My mom, Geneva Humphrey, would have been 93 years old today. I made a YouTube video with music that has pictures of my parents and our family along with our old home place on County KK in Hancock. There are also some photos from the Herman and Anna Schwarz farm (my grandparents) who lived across the road from us.
Mac Wiseman sings the type of music that mom enjoyed hearing broadcast on the radio as she ironed clothes in the family home.
Pictured on the video are my dad, Royce Humphrey, and my siblings Gary Humphrey and his wife Pat Humphrey, Ginger Humphrey Pfaff with her husband Darvin Pfaff, along with my nephews and nieces Troy Humphrey, Trevor Humphrey, Tricia Humphrey, Katrina Pfaff, Darren Pfaff, and Quincy Pfaff. In 2000 my husband, James Wilson, from Corinth, Maine was added to the family.
“To live in hearts we leave behind is not to die.” ~Thomas Campbell, “Hallowed Ground”
It seems the average price for a Christmas tree in the city I live in is about $80.00 this year. Driving near sellers of the green-needled beauties has made me aware that this annual tradition is not cheap. Late this afternoon with a cold rain being lashed against the windows of the car I slowed to get a better look at ones arrayed in a city parking lot. It was then I flashed back to the white pines of home.
I suspect such flashbacks are more common than not for most people as the holidays approach. Be it the scent of fresh-baked cookies, the traditions of decorating, or the pull of memory resulting from certain chords struck by a carol, we are transported backward through the decades. James and I have found a way to include such memories into our lives each Christmas season.
There are those items of special meaning from over the years that are kept, such as an old change purse, a clothespin, or the gift tags with the writing of loved ones preserved with laminating. But then the question is how do we view them after being placed into boxes?
Several years ago James and I concluded our love of the season necessitated there be more than one Christmas tree in our home. (We have three.) One of the trees is what we call a Memory Tree. It is there that we then place the items such as a small photo of James’ mom and dad along with my mom’s old can opener on a tree that might seem to be an odd array of items to a stranger…..but not to us.

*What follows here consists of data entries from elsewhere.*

This design comes from an exercise in tuning for small area, a short achievable clock period and few clock cycles per item on the open sky130 flow, not from production work. In this exercise RTL edits were held to simulation tests only and were not proved equivalent to the original. No activity file was given, so power comes from the tool's default toggle rates.

$ cat flow/config.mk
export PLATFORM = sky130hd
export DESIGN_NAME = llf
export DESIGN_NICKNAME = llf
export VERILOG_FILES = /design/flow/design.v
export SDC_FILE = /design/flow/constraint.sdc
export NUM_CORES = 4
export LEC_CHECK = 0
export ABC_AREA = 1
export ABC_CLOCK_PERIOD_IN_PS = 1500
export CAP_MARGIN = 20
export CORE_MARGIN = 2
export CORE_UTILIZATION = 40
export CTS_BUF_LIST = sky130_fd_sc_hd__clkbuf_8
export CTS_CLUSTER_SIZE = 32
export SETUP_SLACK_MARGIN = 2.4
export SLEW_MARGIN = 20
export TNS_END_PERCENT = 0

Though our home was built in 1892 with one large white pine from the northern reaches of Wisconsin, we have not had a white pine Christmas tree. But when I was a young man that variety was the only one ever to be decorated for Christmas where I lived. Namely, because much of the wooded portions on the 100 acres back home were of white pine. You never saw me buying a tree when a homegrown one was precisely what I wanted.
The memories of those Christmas trees remain priceless to me. As I looked about (simply for curiosity) at the trees for sale today I thought of the axe that hangs at our home on a wall. It was the very axe that I used in my younger days to cut trees that now stands out in my memory.

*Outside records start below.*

Source: an optimization exercise on an open RTL-to-GDS flow (aim: small area, a short achievable clock period and few clock cycles per item). Production flows keep margins and buffers that such runs may drop.
Power is estimated from default activity; no workload was simulated.

build 56:
## ble_tx
module ble_tx (
    input  wire       clk,
    input  wire       rst,
    input  wire       start_valid,
    output wire       start_ready,
    input  wire [5:0] start_channel,
    input  wire [1:0] start_phy,
    input  wire [4:0] start_plen,
    input  wire       in_valid,
    output wire       in_ready,
    input  wire [7:0] in_data,
    output reg        out_valid,
    input  wire       out_ready,
    output reg  [7:0] out_data,
    output reg        out_last
);
Size in the first run: ~38 I/O pins.
export LEC_CHECK = 0
export CAP_MARGIN = 20
export CORE_MARGIN = 2
export CORE_UTILIZATION = 40
export CTS_BUF_LIST = sky130_fd_sc_hd__clkbuf_8
export CTS_CLUSTER_DIAMETER = 60
export CTS_CLUSTER_SIZE = 16
export PLACE_DENSITY = 0.6
export SETUP_SLACK_MARGIN = 2.7
export SLEW_MARGIN = 20
create_clock -name core_clock -period 5.0 [get_ports {clk}]
standard.sh (not shown) runs the stock make flow with config.mk's settings and CLKGATE_MAP_FILE= SYNTH_SCRIPT=/design/flow/synth_recipe.tcl, a recipe that flattens the netlist after the stock synthesis.
==> flow/flow/run.sh <==
#!/bin/bash
# The standard layout, with real buffers (not delay cells) on the ports.
set -euo pipefail
export BUFFER_PORTS_ARGS="-buffer_cell sky130_fd_sc_hd__buf_4"
bash standard.sh finish > layout.log 2>&1
Relative to build 56, the following input files were edited for build 98:
--- a/flow/config.mk
+++ b/flow/config.mk
@@ -10,5 +10,5 @@
 export CORE_UTILIZATION = 40
-export CTS_BUF_LIST = sky130_fd_sc_hd__clkbuf_8
-export CTS_CLUSTER_DIAMETER = 60
-export CTS_CLUSTER_SIZE = 16
+export CTS_BUF_LIST = sky130_fd_sc_hd__clkbuf_16
+export CTS_CLUSTER_DIAMETER = 100
+export CTS_CLUSTER_SIZE = 24
 export PLACE_DENSITY = 0.6
Notes after the runs:
- Build 98 vs. build 56: worst reg-to-reg setup slack picked up an extra 20 ps, sequential cell area share picked up an extra 0.35 points, clock power share fell 0.5 points, hold slack went up by 16 ps.
- From build 98 to build 56, number of flip-flops and latches did not move at all.
- Re overall routing resource usage: build 98 is 0.23 points down on build 56.
- Looking at number of vias per cell, build 98 sits 0.039 higher than build 56 does.
- Of build 56 and build 98, the run reporting the lower wire length of the first global-routing pass was build 98.
- Type of the setup path with the least slack = input pin to flip-flop: build 98; type of the setup path with the least slack = flip-flop to output pin: build 56
- Of the two values seen for timing startpoint of the critical path, in_rdy was produced by build 56 and in_valid by build 98.
- Re post-route standard cell area excluding fillers: build 56 and build 98 aren't equal, and the higher value belongs to build 56.
- Taking build 56 as the reference point, the diode insertion count for antenna repair of build 98 falls by 1.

If the axe could talk, what stories it would tell.
In the family probate process, the items I wanted, as my attorney noted at the time, would not have collectively sold for $25.00 at a garage sale in Hancock. Simply put, I wanted memories.
So what does this ax mean to me?
Before purchasing a VW Beetle, with a minuscule trunk, I used to drive home to Hancock to cut a Christmas tree for my apartment in Madison. It was an annual ritual made special because my Dad assisted in making the simple wooden stand that allowed for the tree to stand upright. My trees at that time were always smaller than what was required for the store-bought stands. There was a reason for that.

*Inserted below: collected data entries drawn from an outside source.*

Context: an optimization exercise on an open-source flow, tuned for small area, a short achievable clock period and few clock cycles per item. The choices shown serve that exercise and are no tape-out recipe. At most, simulation tests tie the RTL to the original design; equivalence was not proved. Power is estimated from default activity; no workload was simulated.

==> 04-10: inputs <==
// bcta
module bcta (
    input  wire        clk,
    input  wire        rst,
    input  wire        cmd_valid,
    output wire        cmd_ready,
    input  wire [63:0] cmd,
    output wire        rsp_valid,
    input  wire        rsp_ready,
    output wire [39:0] rsp
);
    wire [9:0] cls; wire t_i, bad_i; wire [2:0] badst_i; wire [5:0] n_i; wire [31:0] pay_i;
    bcta_dec u_dec(.cmd(cmd), .cls(cls), .t(t_i), .bad(bad_i), .badst(badst_i), .n(n_i), .pay(pay_i));
    reg        v0;
    reg        r_rd, r_wr, r_sk, r_pos, r_len, r_clr, r_dat, r_lcl, r_lad, r_lgt;
    reg        r_t, r_bad;
    reg [2:0]  r_badst;
    reg [5:0]  r_n;
    reg [31:0] r_pay;
    reg [255:0] bank_e, bank_o;
    reg [6:0]   len;
    reg [9:0]   cursor;
    reg [9:0]   room;        
    reg [6:0]   acc;
    reg [7:0]   oh_e, oh_o;
    reg         nonempty, full, rp, wp;
    reg [34:0]  slot_a, slot_b;
    wire exec = v0 & ~full;
    wire pop  = nonempty & rsp_ready;
    assign cmd_ready = ~v0 | ~full;
    assign rsp_valid = nonempty;
    assign rsp       = {5'd0, rp ? slot_b : slot_a};
    wire [5:0]  n   = r_n;
    wire [4:0]  kl  = cursor[4:0];
    wire [3:0]  q0  = cursor[8:5];
    wire [10:0] e   = {1'b0, cursor} + {5'd0, n};
    wire [5:0]  a   = {1'b0, kl} + n;
    wire [4:0]  s   = a[4:0];
  ...
==> flow/config.mk <==
export PLATFORM = sky130hd
export DESIGN_NAME = bcta
export DESIGN_NICKNAME = bcta
export VERILOG_FILES = /design/flow/design.v
export SDC_FILE = /design/flow/constraint.sdc
export NUM_CORES = 4
export LEC_CHECK = 0
export ABC_CLOCK_PERIOD_IN_PS = 4000
export CAP_MARGIN = 20
export CORE_MARGIN = 2
export CORE_UTILIZATION = 50
export SLEW_MARGIN = 20
export SYNTH_HIERARCHICAL = 1
==> flow/constraint.sdc <==
create_clock -name core_clock -period 10.0 [get_ports {clk}]
set_input_delay 2.0000 -clock core_clock [delete_from_list [all_inputs] [get_ports {clk}]]
set_output_delay 2.0000 -clock core_clock [all_outputs]
set_load 0.01 [all_outputs]
standard.sh (not shown) runs the stock make flow with config.mk's settings and CLKGATE_MAP_FILE= SYNTH_SCRIPT=/design/flow/synth_recipe.tcl, a recipe that flattens the netlist after the stock synthesis.
==> flow/flow/run.sh <==
#!/bin/bash
set -euo pipefail
bash standard.sh SETUP_SLACK_MARGIN=6 finish > standard.log 2>&1
==> inputs of 09-19, as changes to 04-10 <==
--- a/flow/design.v
+++ b/flow/design.v
@@ -48,17 +48,17 @@
     end
     wire [31:0] inwin = a[5] ? (tkl | ta) : (tkl & ta);
     wire [31:0] w_e = fbe & inwin;
     wire [31:0] w_o = ~fbe & inwin;
     assign xin = rd ? (w_e & we | w_o & wo) : pay;
     assign new_e = (w_e & xo | ~w_e & we) & ~{32{clr}};
     assign new_o = (w_o & xo | ~w_o & wo) & ~{32{clr}};
 endmodule
-module bcta_dec(input [63:0] cmd, output [9:0] cls, output t, output bad, output [2:0] badst,
+module bcta_dec(input [63:0] cmd, output [10:0] cls, output t, output bad, output ill, output fit,
                 output [5:0] n, output [31:0] pay);
     wire [7:0]  op  = cmd[63:56];
     wire [7:0]  mdf = cmd[55:48];
     wire [15:0] rsv = cmd[47:32];
     wire [31:0] arg = cmd[31:0];
     wire        tsel = mdf[0];
     wire rsv_zero = (rsv == 16'd0);
     wire arg_zero = (arg == 32'd0);
@@ -77,53 +77,42 @@
     wire is_lad = (op == 8'h13) && fmt_t_ok;
     wire is_lgt = (op == 8'h14) && fmt_t_ok && arg_zero;
     wire legal  = is_rd | is_wr | is_sk | is_pos | is_len | is_clr |
                   is_enc | is_dec | is_lcl | is_lad | is_lgt;
     wire hi7_zero = (arg[31:7] == 25'd0);
     wire enc_ok0  = hi7_zero && (arg[6] ^ arg[5]);
     wire enc_ok1  = (arg[31:4] == 28'd3);
     wire enc_ok   = tsel ? enc_ok1 : enc_ok0;
-    wire [5:0] i7 = {arg[6], arg[4:0]};
-    wire [3:0] i5 = arg[3:0];
-    wire [6:0] enc_code = tsel ? {2'b00, i5[0], i5[1], i5[2], i5[3], ~^i5}
-                               : {i7[0], i7[1], i7[2], i7[3], i7[4], i7[5], ~^i7};
-    wire dec_ok0 = hi7_zero && (^arg[6:0]);
-    wire dec_ok1 = (arg[31:5] == 27'd0) && (^arg[4:0]);
-    wire [7:0] dec_char = tsel ? (dec_ok1 ? {4'h3, arg[1], arg[2], arg[3], arg[4]} : 8'h7E)
-                               : (dec_ok0 ? (8'h20 + {2'b00, arg[1], arg[2], arg[3], arg[4], arg[5], arg[6]}) : 8'h7E);
     wire sk_fits = (arg[31:11] == 21'd0) || (arg[31:11] == 21'h1FFFFF);
-    wire [11:0] sk_delta = sk_fits ? arg[11:0] : {arg[31], {11{~arg[31]}}};
-    assign cls = {is_rd, is_wr, is_sk, is_pos, is_len, is_clr, is_enc|is_dec, is_lcl, is_lad, is_lgt};
+    assign cls = {is_rd, is_wr, is_sk, is_pos, is_len, is_clr, is_enc, is_dec, is_lcl, is_lad, is_lgt};
     assign t = tsel;
     assign bad = !legal || ((is_enc || is_lad) && !enc_ok);
-    assign badst = legal ? 3'd2 : 3'd4;
+    assign ill = !legal;
+    assign fit = sk_fits;
     assign n = {1'b0, mdf[4:0]} + 6'd1;
-    assign pay = is_sk  ? {20'd0, sk_delta} :
-                 is_enc ? {25'd0, enc_code} :
-                 is_lad ? {25'd0, enc_code} :
-                 is_dec ? {24'd0, dec_char} : arg;
+    assign pay = arg;
 endmodule
 module bcta (
     input  wire        clk,
     input  wire        rst,
     input  wire        cmd_valid,
     output wire        cmd_ready,
     input  wire [63:0] cmd,
     output wire        rsp_valid,
     input  wire        rsp_ready,
     output wire [39:0] rsp
 );
-    wire [9:0] cls; wire t_i, bad_i; wire [2:0] badst_i; wire [5:0] n_i; wire [31:0] pay_i;
-    bcta_dec u_dec(.cmd(cmd), .cls(cls), .t(t_i), .bad(bad_i), .badst(badst_i), .n(n_i), .pay(pay_i));
+    wire [10:0] cls; wire t_i, bad_i, ill_i, fit_i; wire [5:0] n_i; wire [31:0] pay_i;
+    bcta_dec u_dec(.cmd(cmd), .cls(cls), .t(t_i), .bad(bad_i), .ill(ill_i), .fit(fit_i), .n(n_i), .pay(pay_i));
     reg        v0;
-    reg        r_rd, r_wr, r_sk, r_pos, r_len, r_clr, r_dat, r_lcl, r_lad, r_lgt;
-    reg        r_t, r_bad;
-    reg [2:0]  r_badst;
+    reg        r_rd, r_wr, r_sk, r_pos, r_len, r_clr, r_enc, r_dec, r_lcl, r_lad, r_lgt;
+    reg        r_t, r_bad, r_ill, r_fit;
     reg [5:0]  r_n;
+    reg [5:0]  r_a;
     reg [31:0] r_pay;
     reg [255:0] bank_e, bank_o;
     reg [6:0]   len;
     reg [9:0]   cursor;
     reg [9:0]   room;        
     reg [6:0]   acc;
     reg [7:0]   oh_e, oh_o;
     reg         nonempty, full, rp, wp;
@@ -131,50 +120,58 @@
     wire exec = v0 & ~full;
     wire pop  = nonempty & rsp_ready;
     assign cmd_ready = ~v0 | ~full;
     assign rsp_valid = nonempty;
     assign rsp       = {5'd0, rp ? slot_b : slot_a};
     wire [5:0]  n   = r_n;
     wire [4:0]  kl  = cursor[4:0];
     wire [3:0]  q0  = cursor[8:5];
-    wire [10:0] e   = {1'b0, cursor} + {5'd0, n};
-    wire [5:0]  a   = {1'b0, kl} + n;
+    wire [5:0]  a   = r_a;
+    wire [9:0]  e   = {cursor[9:5] + {4'd0, a[5]}, a[4:0]};   
     wire [4:0]  s   = a[4:0];
     wire [9:0]  l8  = {len, 3'b000};
     wire        beyond = {4'd0, n} > room;             
     wire        ovf    = cursor[9] | (&cursor[8:5] & a[5] & (a[4:0] != 5'd0));   
-    wire [6:0]  wr_len = beyond ? e[9:3] + (e[2:0] != 3'd0) : len;
+    wire [6:0]  wr_len = beyond ? e[9:3] + {6'd0, e[2:0] != 3'd0} : len;
     wire [31:0] we, wo, xo, xin, new_e, new_o;
     wire clr_all;
     bcta_rdmux u_re(.b(bank_e), .sel(oh_e), .w(we));
     bcta_rdmux u_ro(.b(bank_o), .sel(oh_o), .w(wo));
     bcta_rot u_rot(.xin(xin), .s(s), .xo(xo));
     bcta_merge u_m(.kl(kl), .a(a), .q0odd(q0[0]), .clr(clr_all), .rd(r_rd), .we(we), .wo(wo),
                    .xo(xo), .pay(r_pay), .new_e(new_e), .new_o(new_o), .xin(xin));
     integer j, k;
     assign clr_all = rst | (exec & r_clr & ~r_bad);
     wire wr_do = exec & r_wr & ~ovf;
-    wire signed [12:0] sk_sum = $signed({3'd0, cursor}) + $signed({r_pay[11], r_pay[11:0]});
-    wire [9:0] sk_cur = sk_sum[12] ? 10'd0 :
-                        (sk_sum[11:0] > {2'd0, l8}) ? l8 : sk_sum[9:0];
-    wire signed [12:0] rm_sum = $signed({3'd0, room}) - $signed({r_pay[11], r_pay[11:0]});
-    wire [9:0] sk_room = rm_sum[12] ? 10'd0 :
-                         (rm_sum[11:0] > {2'd0, l8}) ? l8 : rm_sum[9:0];
+    wire [5:0] i7 = {r_pay[6], r_pay[4:0]};
+    wire [3:0] i5 = r_pay[3:0];
+    wire [6:0] enc_code = r_t ? {2'b00, i5[0], i5[1], i5[2], i5[3], ~^i5}
+                              : {i7[0], i7[1], i7[2], i7[3], i7[4], i7[5], ~^i7};
+    wire hi7_zero = (r_pay[31:7] == 25'd0);
+    wire dec_ok0  = hi7_zero && (^r_pay[6:0]);
+    wire dec_ok1  = hi7_zero && (r_pay[6:5] == 2'd0) && (^r_pay[4:0]);
+    wire [7:0] dec_char = r_t ? (dec_ok1 ? {4'h3, r_pay[1], r_pay[2], r_pay[3], r_pay[4]} : 8'h7E)
+                              : (dec_ok0 ? (8'h20 + {2'b00, r_pay[1], r_pay[2], r_pay[3], r_pay[4], r_pay[5], r_pay[6]}) : 8'h7E);
+    wire [11:0] sk_d = r_fit ? r_pay[11:0] : {r_pay[31], {11{~r_pay[31]}}};
+    wire signed [12:0] sk_sum = $signed({3'd0, cursor}) + $signed({sk_d[11], sk_d});
+    wire signed [12:0] rm_sum = $signed({3'd0, room}) - $signed({sk_d[11], sk_d});
+    wire [9:0] sk_cur  = sk_sum[12] ? 10'd0 : rm_sum[12] ? l8    : sk_sum[9:0];
+    wire [9:0] sk_room = sk_sum[12] ? l8    : rm_sum[12] ? 10'd0 : rm_sum[9:0];
     reg [9:0] cur_n, room_n;
     always @(*) begin
         cur_n  = cursor;
         room_n = room;
         if (exec && !r_bad) begin
             if (r_rd && !beyond) begin
-                cur_n  = e[9:0];
+                cur_n  = e;
                 room_n = room - {4'd0, n};
             end
             if (r_wr && !ovf) begin
-                cur_n  = e[9:0];
+                cur_n  = e;
                 room_n = beyond ? {7'd0, -e[2:0]} : room - {4'd0, n};
             end
             if (r_sk) begin
                 cur_n  = sk_cur;
                 room_n = sk_room;
             end
             if (r_clr) begin
                 cur_n  = 10'd0;
@@ -191,32 +188,34 @@
     end
     wire [6:0] lrc_word = r_t ? {2'b00, acc[4:1], ^acc[4:1]} : {acc[6:1], ^acc[6:1]};
     wire rd_ok = r_rd & ~r_bad & ~beyond;
     reg [2:0]  st;
     reg [31:0] oth;
     always @(*) begin
         st  = 3'd0;
         oth = 32'd0;
-        if (r_bad)              st = r_badst;
+        if (r_bad)              st = r_ill ? 3'd4 : 3'd2;
         else if (r_rd & beyond) st = 3'd1;
         else if (r_wr & ovf)    st = 3'd3;
         if (!r_bad) begin
             if (r_pos) oth = {22'd0, cursor};
             if (r_len) oth = {25'd0, len};
-            if (r_dat) oth = {24'd0, r_pay[7:0]};
+            if (r_enc) oth = {25'd0, enc_code};
+            if (r_dec) oth = {24'd0, dec_char};
             if (r_lgt) oth = {25'd0, lrc_word};
         end
     end
     wire [31:0] dat = (xo & {32{rd_ok}}) | oth;
     always @(posedge clk) begin
         if (cmd_ready) begin
-            {r_rd, r_wr, r_sk, r_pos, r_len, r_clr, r_dat, r_lcl, r_lad, r_lgt} <= cls;
-            r_t <= t_i; r_bad <= bad_i; r_badst <= badst_i; r_n <= n_i; r_pay <= pay_i;
-        end
+            {r_rd, r_wr, r_sk, r_pos, r_len, r_clr, r_enc, r_dec, r_lcl, r_lad, r_lgt} <= cls;
+            r_t <= t_i; r_bad <= bad_i; r_ill <= ill_i; r_fit <= fit_i; r_n <= n_i; r_pay <= pay_i;
+        end
+        r_a <= {1'b0, rst ? 5'd0 : cur_n[4:0]} + (cmd_ready ? n_i : r_n);
     end
     always @(posedge clk) begin
         for (k = 0; k < 8; k = k + 1) begin
             if (clr_all || (wr_do && oh_e[k])) bank_e[32*k +: 32] <= new_e;
             if (clr_all || (wr_do && oh_o[k])) bank_o[32*k +: 32] <= new_o;
         end
     end
     always @(posedge clk) begin
@@ -225,17 +224,17 @@
             len <= 7'd0; cursor <= 10'd0; room <= 10'd0; oh_e <= 8'd1; oh_o <= 8'd1; acc <= 7'd0;
         end else begin
             if (cmd_ready) v0 <= cmd_valid;
             cursor <= cur_n; room <= room_n; oh_e <= oh_e_n; oh_o <= oh_o_n;
             if (exec && !r_bad) begin
                 if (r_wr && !ovf) len <= wr_len;
                 if (r_clr)        len <= 7'd0;
                 if (r_lcl) acc <= 7'd0;
-                if (r_lad) acc <= acc ^ r_pay[6:0];
+                if (r_lad) acc <= acc ^ enc_code;
             end
             if (exec) wp <= ~wp;
             if (pop)  rp <= ~rp;
             if (exec && !pop) begin
                 nonempty <= 1'b1;
                 full     <= nonempty;
             end else if (pop && !exec) begin
                 nonempty <= full;
==> flow/run.sh (new file) <==
#!/bin/bash
# synth_recipe.tcl (not shown) runs the flow's synth.tcl, then flattens the netlist and writes it again
# the make line also repeats each setting of config.mk as NAME=value (left out here)
make -C /OpenROAD-flow-scripts/flow DESIGN_CONFIG=/design/flow/config.mk WORK_HOME=/design/flow/orfs CLKGATE_MAP_FILE= SYNTH_SCRIPT=/design/flow/synth_recipe.tcl finish
Settings changed: CTS_BUF_LIST from default to sky130_fd_sc_hd__clkbuf_8, SETUP_SLACK_MARGIN from default to 5.
removed: flow/flow/run.sh
removed: flow/standard.sh
==> inputs of 02-20, as changes to 04-10 <==
==> flow/run.sh (new file) <==
#!/bin/bash
# synth_recipe.tcl (not shown) runs the flow's synth.tcl, then flattens the netlist and writes it again
# the make line also repeats each setting of config.mk as NAME=value (left out here)
make -C /OpenROAD-flow-scripts/flow DESIGN_CONFIG=/design/flow/config.mk WORK_HOME=/design/flow/orfs CLKGATE_MAP_FILE= SYNTH_SCRIPT=/design/flow/synth_recipe.tcl finish
Settings changed: SETUP_SLACK_MARGIN from default to 5.
removed: flow/flow/run.sh
removed: flow/standard.sh
==> comparison table <==
| metric | 02-20 | 09-19 | 04-10 |
|---|---|---|---|
| Sum of routed wire length over all layers | 111000 um | 103000 um | 116000 um |
| Fraction of area in clock buffers and inverters | 0.0590 | 0.0557 | 0.0551 |
| Standard cell with the maximum stage delay on the critical path | sky130_fd_sc_hd__mux4_2 | sky130_fd_sc_hd__xnor2_1 | sky130_fd_sc_hd__or4_4 |
| Mean cell area of the mapped netlist | 12.9 um2 | 13.1 um2 | 12.9 um2 |
| Worst hold slack | 0.511 ns | 0.513 ns | 0.522 ns |
| Slowest Stage Delay on Critical Path | 0.62 ns | 0.60 ns | 0.54 ns |
| Chip Height | 267 um | 264 um | 267 um |
| End point of the worst hold path | room[0]$_SDFFE_PP0P_ | room[4]$_SDFFE_PP0P_ | room[2]$_SDFFE_PP0P_ |
| Number of inserted diodes | 0 | 2 | 0 |
| Power Dens Cells | 174 nW/um2 | 174 nW/um2 | 168 nW/um2 |
| Switching Fraction | 0.248 | 0.252 | 0.254 |
| Met2 layer usage reported by global route | 0.506 | 0.484 | 0.528 |
| Fraction of area in registers | 0.504 | 0.540 | 0.469 |
| Final clock skew | 0.0317 ns | 0.0327 ns | 0.0483 ns |
| Data arrival time of the worst path | 5.37 ns | 5.30 ns | 5.23 ns |
| Internal power | 5.24 mW | 4.86 mW | 5.37 mW |
| Number of clock sinks | 689 | 695 | 689 |
| Dpl hpwl | 72800 um | 67100 um | 75900 um |
| Run status | complete, no violations | complete, no violations | complete, no violations |
Testbench counts of 09-19, summed over its fixed seeds: cycles 15,421, items 15,405.
No functional check of the RTL was part of 04-10 and 02-20.

==> separate check: timing with driven ports <==
Ports are ideal in the flow. The routed layouts listed here were re-timed in OpenROAD.
Step 1 sets driving cells, clkbuf_16 on the clock port and buf_2 on the other inputs (assumed; they add their load-dependent delay and slew).
Step 2 also shifts input and output timing later by t, the mid clock arrival at the registers, as if the neighbouring blocks saw the same clock.
Three values: ideal ports, drivers, drivers and shift; two values: the first two.
| run | shift t [ns] | setup WS [ns] | pins driven straight from the clock port |
|---|---|---|---|
| 04-10 | 0.684 | 5.084 / 5.084 / 4.667 | 1 |
| 09-19 | 0.784 | 5.071 / 5.071 / 5.071 | 1 |
| 02-20 | 0.684 | 4.936 / 4.936 / 4.935 | 1 |
After both steps setup and hold are still met in every run listed. For 04-10, which loses most, drivers alone change the setup slack by 0.000 ns; drivers and shift together by -0.417 ns.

As a boy, I loved to walk in the woods populated with white pines and oaks. After I got to a certain age, I would take the axe along and chop on this dead branch, or even take down a very small spindly tree here and there. When I grew to be a teenager, there was one tall white pine that I would wail on with the axe. All the tensions of youth were unleashed on that tree. At the end of my teen years, I had discovered there was far more tree than angst. When I left home it was still standing, but with a very haggard look. Since then, the ‘wailing tree’ has come down with age, and others have grown up in its place.
I had narrowed my stress-releasing axing to a single tree thanks to some thoughtful words from my Dad. I was just a boy when he told me that one just never knows when a tree would be needed to hide under in the rain. He looked as though he were sheltering his face from raindrops as he spoke. One can never foresee, he added, the need to climb up one in order to get away from a wild animal. Dad imitated the noise of a bear and its growl. I discovered then that trees were my friends, and I should respect them.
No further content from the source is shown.